Surely no modern American politician has been eviscerated as thoroughly by satirists as Trump. And yet he swept the Republican primaries and could still wind up in the White House. Which raises a key question: Are the jokes having any effect? The comics themselves are the first to dismiss the notion. “I don’t think we move the needle at all,” says Bee. “It would be very hurtful to the show if I started to believe that I had influence. It’s very hard to do satire when you take yourself too seriously.”

“I was fascinated that people said, ‘Your job now is to stop Trump,’” says Noah. “I don’t know how Americans were tricked into believing that is possible.” He frets that satire may give fans “a false sense of activism, because people experience a catharsis and they go, ‘Yeah, we’ve done our job, we’ve retweeted that clip.’ Like Obama said, ‘Don’t boo, vote.’”

The fragmented TV audience makes it tough for any comedian to have Carson’s clout. Fallon’s top-rated Tonight Show averages 3.7 million viewers (compared with 6.5 million in Carson’s last year), and the numbers dwindle from there. Noah’s Daily Show reaches 1.3 million (down from about 2 million during Stewart’s final year–though streaming has increased by 50%). The audience is getting younger but not necessarily more diverse, especially after the death of Wilmore’s Nightly Show. Like the pundits of MSNBC or Fox News, late-night comics may be jesting to the converted.

There also seems to be something about Trump that immunizes him from even the most visceral satire. Modern observational comedy–from George Carlin railing about the military-industrial complex to Jerry Seinfeld complaining about losing socks in the dryer–relies on an audience with shared values, a belief in rational argument, respect for common sense. Trump appeals less to rationality than blind faith. No satiric barb, no matter how sharp, can breach that wall. Yet the late-nighters may be having more impact than they realize. While journalists were still trying to treat the GOP pick as a typical phenomenon–analyzing his positions, comparing them with his opponents’, striving for balance–comics decided that Trump was such an outlier that he demanded stronger action. As Bee ranted on her Sept. 12 show: “News organizations simply are not equipped to cover a candidate whose entire being is a lie.”

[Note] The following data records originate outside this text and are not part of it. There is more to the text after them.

`src/rtl/la_pgctrl.sv`:
```
// Power-gating sequencer for a header-switched domain: staggered segment wake-up,
// supply settle, retention restore, and the isolate/save/gate power-down sequence.
module la_pgctrl #(
    parameter int unsigned N      = 4,
    parameter int unsigned STEP   = 8,
    parameter int unsigned SETTLE = 16,
    parameter              PROP   = "DEFAULT"
) (
    input  logic         clk,
    input  logic         reset,
    input  logic         pwr_req,
    output logic [N-1:0] sleep,
    output logic         iso,
    output logic         ret,
    output logic         ready,
    output logic         busy
);

    localparam int unsigned MAXC = (STEP > SETTLE) ? STEP : SETTLE;
    localparam int unsigned CW   = $clog2(MAXC + 1);

    typedef enum logic [2:0] {
        S_OFF,
        S_WAKE,
        S_SETTLE,
        S_RESTORE,
        S_ON,
        S_ISO,
        S_SAVE
    } state_t;

    state_t         state_q, state_d;
    logic [CW-1:0]  cnt_q, cnt_d;
    logic [N-1:0]   sleep_d;
    logic           iso_d, ret_d, ready_d, busy_d;

    // Implementation-property tag only; selects no logic.
    if (PROP != "DEFAULT") begin : g_prop_custom
    end

    // Next-state and next-output logic; the sleep vector doubles as the segment
    // index since segments always wake lowest-first.
    always_comb begin
        state_d = state_q;
        cnt_d   = cnt_q;
        sleep_d = sleep;
        iso_d   = iso;
        ret_d   = ret;
        ready_d = ready;
        busy_d  = busy;
        case (state_q)
            S_OFF: begin
                sleep_d = {N{1'b1}};
                iso_d   = 1'b1;
                ready_d = 1'b0;
                busy_d  = 1'b0;
                if (pwr_req) begin
                    sleep_d = {N{1'b1}} << 1;
                    busy_d  = 1'b1;
                    cnt_d   = '0;
                    state_d = (N == 1) ? S_SETTLE : S_WAKE;
                end
            end
            S_WAKE: begin
                if (cnt_q == CW'(STEP - 1)) begin
                    cnt_d   = '0;
                    sleep_d = sleep << 1;
                    if (!sleep_d[N-1]) begin
                        state_d = S_SETTLE;
                    end
                end else begin
                    cnt_d = cnt_q + CW'(1);
                end
            end
            S_SETTLE: begin
                if (cnt_q == CW'(SETTLE - 1)) begin
                    cnt_d   = '0;
                    ret_d   = 1'b0;
                    iso_d   = 1'b1;
                    state_d = S_RESTORE;
                end else begin
                    cnt_d = cnt_q + CW'(1);
                end
            end
            S_RESTORE: begin
                iso_d   = 1'b0;
                ready_d = 1'b1;
                busy_d  = 1'b0;
                state_d = S_ON;
            end
            S_ON: begin
                if (!pwr_req) begin
                    iso_d   = 1'b1;
                    ready_d = 1'b0;
                    busy_d  = 1'b1;
                    state_d = S_ISO;
                end
            end
            S_ISO: begin
                ret_d   = 1'b1;
                state_d = S_SAVE;
            end
            S_SAVE: begin
                sleep_d = {N{1'b1}};
                busy_d  = 1'b0;
                state_d = S_OFF;
            end
            default: begin
                state_d = S_OFF;
            end
        endcase
    end

    // State and registered outputs.
    always_ff @(posedge clk) begin
        if (reset) begin
            state_q <= S_OFF;
            cnt_q   <= '0;
            sleep   <= {N{1'b1}};
            iso     <= 1'b1;
            ret     <= 1'b0;
            ready   <= 1'b0;
            busy    <= 1'b0;
        end else begin
            state_q <= state_d;
            cnt_q   <= cnt_d;
            sleep   <= sleep_d;
            iso     <= iso_d;
            ret     <= ret_d;
            ready   <= ready_d;
            busy    <= busy_d;
        end
    end

endmodule

```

This flowering of political satire could be a unique moment in American comedy–one that passes quickly should Trump be sent back to his reality show. It’s hard to imagine similar passion being directed at a President Hillary Clinton or a stonewalling Republican Congress. Yet these satirists may have trouble backtracking from their new partisan aggressiveness, becoming yet another contributor to the bubble that news consumers increasingly live in–their views reinforced by what they choose to watch and read.

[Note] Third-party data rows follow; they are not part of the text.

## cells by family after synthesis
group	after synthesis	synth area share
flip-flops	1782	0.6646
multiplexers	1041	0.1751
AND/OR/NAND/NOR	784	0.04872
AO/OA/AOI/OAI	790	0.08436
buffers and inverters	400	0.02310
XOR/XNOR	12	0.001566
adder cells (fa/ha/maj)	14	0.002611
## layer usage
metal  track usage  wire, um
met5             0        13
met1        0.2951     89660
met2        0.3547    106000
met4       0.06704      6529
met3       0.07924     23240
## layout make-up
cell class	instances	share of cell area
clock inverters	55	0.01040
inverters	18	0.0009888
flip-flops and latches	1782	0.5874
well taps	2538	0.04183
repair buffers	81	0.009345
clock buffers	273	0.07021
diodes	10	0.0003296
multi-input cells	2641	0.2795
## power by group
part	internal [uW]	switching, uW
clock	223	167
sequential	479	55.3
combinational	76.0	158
--- src/rtl/boot_sram_mux.sv ---
// SRAM pin select: the loader owns the pins until the ROM images are in place,
// after which the core drives them and sees read data.
module boot_sram_mux (
  input  logic        sel_core,
  input  logic [20:0] ld_addr,
  input  logic [7:0]  ld_data,
  input  logic        ld_oe,
  input  logic        ld_we_n,
  input  logic [20:0] core_addr,
  input  logic [7:0]  core_dout,
  input  logic        core_we_n,
  input  logic [7:0]  sram_data_in,
  output logic [20:0] sram_addr,
  output logic [7:0]  sram_data_out,
  output logic        sram_data_oe,
  output logic        sram_we_n,
  output logic [7:0]  core_din
);

  always_comb begin
    if (sel_core) begin
      sram_addr     = core_addr;
      sram_data_out = core_dout;
      sram_data_oe  = ~core_we_n;
      sram_we_n     = core_we_n;
      core_din      = sram_data_in;
    end else begin
      sram_addr     = ld_addr;
      sram_data_out = ld_data;
      sram_data_oe  = ld_oe;
      sram_we_n     = ld_we_n;
      core_din      = 8'hFF;
    end
  end

endmodule

--- src/rtl/sram_boot_arbiter.sv ---
// Power-up loader: copies the boot word stream into SRAM at ROM_BASE, then hands
// the SRAM to the CPC core and releases its reset after RELEASE_DELAY cycles.
module sram_boot_arbiter
  import sram_boot_pkg::*;
#(
  parameter logic [20:0] ROM_BASE      = 21'h040000,
  parameter int unsigned LOAD_BYTES    = 49152,
  parameter int unsigned RELEASE_DELAY = 16
) (
  input  logic        ck16,
  input  logic        pown_reset_n,
  input  logic [31:0] host_bootdata,
  input  logic        host_bootdata_req,
  output logic        host_bootdata_ack,
  output logic        host_rom_initialised,
  output logic        core_reset_n,
  input  logic [20:0] core_sram_addr,
  input  logic [7:0]  core_sram_dout,
  input  logic        core_sram_we_n,
  output logic [7:0]  core_sram_din,
  output logic [20:0] sram_addr,
  output logic [7:0]  sram_data_out,
  output logic        sram_data_oe,
  input  logic [7:0]  sram_data_in,
  output logic        sram_we_n,
  output state_e      dbg_state
);

  // Boot handshake: req is a level meaning "host_bootdata holds a word"; it is
  // only sampled in IDLE. ack pulses one cycle once all bytes of the word are
  // written, and the loader then waits for req to drop before taking another.

  state_e      state_q, state_d;
  logic [31:0] word_q, word_d;
  logic [1:0]  k_q, k_d;
  logic [31:0] cnt_q, cnt_d, cnt_inc;
  logic [31:0] rel_q, rel_d;
  logic        ack_q, ack_d;
  logic        init_q, init_d;
  logic        core_rst_n_q, core_rst_n_d;
  logic        we_n_q, we_n_d;
  logic        oe_q, oe_d;
  logic [20:0] addr_q, addr_d;
  logic [7:0]  data_q, data_d;

  assign cnt_inc = cnt_q + 32'd1;

  always_comb begin
    state_d      = state_q;
    word_d       = word_q;
    k_d          = k_q;
    cnt_d        = cnt_q;
    rel_d        = rel_q;
    ack_d        = 1'b0;
    init_d       = init_q;
    core_rst_n_d = core_rst_n_q;
    we_n_d       = 1'b1;
    oe_d         = oe_q;
    addr_d       = addr_q;
    data_d       = data_q;
    case (state_q)
      IDLE: begin
        if (cnt_q >= LOAD_BYTES) begin
          state_d = RELEASE;
          init_d  = 1'b1;
          oe_d    = 1'b0;
        end else if (host_bootdata_req) begin
          word_d  = host_bootdata;
          k_d     = 2'd0;
          addr_d  = ROM_BASE + cnt_q[20:0];
          data_d  = host_bootdata[7:0];
          oe_d    = 1'b1;
          state_d = SETUP;
        end
      end
      SETUP: begin
        we_n_d  = 1'b0;
        state_d = STROBE;
      end
      STROBE: state_d = HOLD;
      HOLD: begin
        cnt_d = cnt_inc;
        // Bytes past LOAD_BYTES in the final word are dropped, never strobed.
        if (k_q != 2'(BYTES_PER_WORD - 1) && cnt_inc < LOAD_BYTES) begin
          k_d     = k_q + 2'd1;
          addr_d  = ROM_BASE + cnt_inc[20:0];
          data_d  = byte_sel(word_q, k_q + 2'd1);
          state_d = SETUP;
        end else begin
          ack_d   = 1'b1;
          oe_d    = 1'b0;
          state_d = ACK;
        end
      end
      ACK:      state_d = WAIT_LOW;
      WAIT_LOW: if (!host_bootdata_req) state_d = IDLE;
      RELEASE: begin
        if (rel_q + 32'd1 >= RELEASE_DELAY) begin
          core_rst_n_d = 1'b1;
          state_d      = DONE;
        end else begin
          rel_d = rel_q + 32'd1;
        end
      end
      DONE:    state_d = DONE;
      default: state_d = IDLE;
    endcase
  end

  always_ff @(posedge ck16 or negedge pown_reset_n) begin
    if (!pown_reset_n) begin
      state_q      <= IDLE;
      word_q       <= 32'd0;
      k_q          <= 2'd0;
      cnt_q        <= 32'd0;
      rel_q        <= 32'd0;
      ack_q        <= 1'b0;
      init_q       <= 1'b0;
      core_rst_n_q <= 1'b0;
      we_n_q       <= 1'b1;
      oe_q         <= 1'b0;
      addr_q       <= ROM_BASE;
      data_q       <= 8'd0;
    end else begin
      state_q      <= state_d;
      word_q       <= word_d;
      k_q          <= k_d;
      cnt_q        <= cnt_d;
      rel_q        <= rel_d;
      ack_q        <= ack_d;
      init_q       <= init_d;
      core_rst_n_q <= core_rst_n_d;
      we_n_q       <= we_n_d;
      oe_q         <= oe_d;
      addr_q       <= addr_d;
      data_q       <= data_d;
    end
  end

  assign host_bootdata_ack    = ack_q;
  assign host_rom_initialised = init_q;
  assign core_reset_n         = core_rst_n_q;
  assign dbg_state            = state_q;

  boot_sram_mux u_mux (
    .sel_core      (init_q),
    .ld_addr       (addr_q),
    .ld_data       (data_q),
    .ld_oe         (oe_q),
    .ld_we_n       (we_n_q),
    .core_addr     (core_sram_addr),
    .core_dout     (core_sram_dout),
    .core_we_n     (core_sram_we_n),
    .sram_data_in  (sram_data_in),
    .sram_addr     (sram_addr),
    .sram_data_out (sram_data_out),
    .sram_data_oe  (sram_data_oe),
    .sram_we_n     (sram_we_n),
    .core_din      (core_sram_din)
  );

endmodule

--- config.mk ---
export PLATFORM = sky130hd
export DESIGN_NAME = sram_boot_arbiter
export DESIGN_NICKNAME = d
export VERILOG_FILES = /design/src/rtl/sram_boot_pkg.sv /design/src/rtl/boot_sram_mux.sv /design/src/rtl/sram_boot_arbiter.sv
export SDC_FILE = /design/constraint.sdc
export NUM_CORES = 1
export LEC_CHECK = 0
export CORE_MARGIN = 2
export CORE_UTILIZATION = 48
export DETAILED_ROUTE_END_ITERATION = 12
export PLACE_DENSITY_LB_ADDON = 0.15
export SLEW_MARGIN = 25
export SYNTH_ARGS = -nofsm -noshare
export SYNTH_HDL_FRONTEND = slang
export SYNTH_HIERARCHICAL = 1
export SYNTH_SLANG_ARGS = --single-unit
--- constraint.sdc ---
create_clock -name ck16 -period 3.1 [get_ports ck16]
set_input_delay 0.31 -clock ck16 [delete_from_list [all_inputs] [get_ports ck16]]
set_output_delay 0.31 -clock ck16 [all_outputs]
set_load 0.02 [all_outputs]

The comics, for their part, are starting to feel some Trump burnout. “I would love to ease up on Donald Trump, but he makes it impossible,” says Kimmel. “He has said more outrageous things than all the major candidates for the last 20 years combined. It’s kind of like being a goldfish. There’s a danger you might eat too much and explode.”

As for Bee, she’s hopeful that the “trash-can fire” that has dominated her show for six-plus months will soon be extinguished. “There’s so much outrageous stuff that happens in this country and this world,” she says. “I will welcome his absence.” Maybe so. But before then, at least one late-night host should step out from behind the desk and thank the man on his way out.